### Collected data
<<<<

===== config.mk =====
export PLATFORM = sky130hd
export DESIGN_NAME = regfile_wb_arbiter
export DESIGN_NICKNAME = d
export VERILOG_FILES = /design/src/rtl/regfile_wb_arbiter_pkg.sv /design/src/rtl/regfile_wb_arbiter_rr_arb2.sv /design/src/rtl/regfile_wb_arbiter.sv
export SDC_FILE = /design/constraint.sdc
export NUM_CORES = 1
export LEC_CHECK = 0
export ABC_AREA = 1
export BUFFER_PORTS_ARGS = -buffer_cell sky130_fd_sc_hd__buf_2
export CAP_MARGIN = 40
export CORE_MARGIN = 1
export CORE_UTILIZATION = 48
export DETAILED_ROUTE_END_ITERATION = 16
export MAX_ROUTING_LAYER = met4
export PLACE_DENSITY_LB_ADDON = 0.25
export SLEW_MARGIN = 20
export SYNTH_ARGS = -nofsm -noshare
export SYNTH_HDL_FRONTEND = slang
export SYNTH_SLANG_ARGS = --single-unit

===== constraint.sdc =====
create_clock -name clk -period 1.5 [get_ports clk]
set_clock_uncertainty 0.2 [all_clocks]
set_input_delay 0.15 -clock clk [delete_from_list [all_inputs] [get_ports clk]]
set_output_delay 0.15 -clock clk [all_outputs]
set_load 0.1 [all_outputs]

===== src/rtl/regfile_wb_arbiter_pkg.sv =====
// Shared widths and grant encoding for the register-file writeback arbiter.
package regfile_wb_arbiter_pkg;
   localparam int XLEN       = 32;
   localparam int REG_ADDR_W = 5;
   localparam int NUM_REGS   = 1 << REG_ADDR_W;

   localparam logic GNT_ALU = 1'b0;
   localparam logic GNT_LD  = 1'b1;
endpackage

>>>>

### ABOUT THIS TASK
Output every entry exactly as given.

### RESPONSE TO THIS TASK
===== config.mk =====
export PLATFORM = sky130hd
export DESIGN_NAME = regfile_wb_arbiter
export DESIGN_NICKNAME = d
export VERILOG_FILES = /design/src/rtl/regfile_wb_arbiter_pkg.sv /design/src/rtl/regfile_wb_arbiter_rr_arb2.sv /design/src/rtl/regfile_wb_arbiter.sv
export SDC_FILE = /design/constraint.sdc
export NUM_CORES = 1
export LEC_CHECK = 0
export ABC_AREA = 1
export BUFFER_PORTS_ARGS = -buffer_cell sky130_fd_sc_hd__buf_2
export CAP_MARGIN = 40
export CORE_MARGIN = 1
export CORE_UTILIZATION = 48
export DETAILED_ROUTE_END_ITERATION = 16
export MAX_ROUTING_LAYER = met4
export PLACE_DENSITY_LB_ADDON = 0.25
export SLEW_MARGIN = 20
export SYNTH_ARGS = -nofsm -noshare
export SYNTH_HDL_FRONTEND = slang
export SYNTH_SLANG_ARGS = --single-unit

===== constraint.sdc =====
create_clock -name clk -period 1.5 [get_ports clk]
set_clock_uncertainty 0.2 [all_clocks]
set_input_delay 0.15 -clock clk [delete_from_list [all_inputs] [get_ports clk]]
set_output_delay 0.15 -clock clk [all_outputs]
set_load 0.1 [all_outputs]

===== src/rtl/regfile_wb_arbiter_pkg.sv =====
// Shared widths and grant encoding for the register-file writeback arbiter.
package regfile_wb_arbiter_pkg;
   localparam int XLEN       = 32;
   localparam int REG_ADDR_W = 5;
   localparam int NUM_REGS   = 1 << REG_ADDR_W;

   localparam logic GNT_ALU = 1'b0;
   localparam logic GNT_LD  = 1'b1;
endpackage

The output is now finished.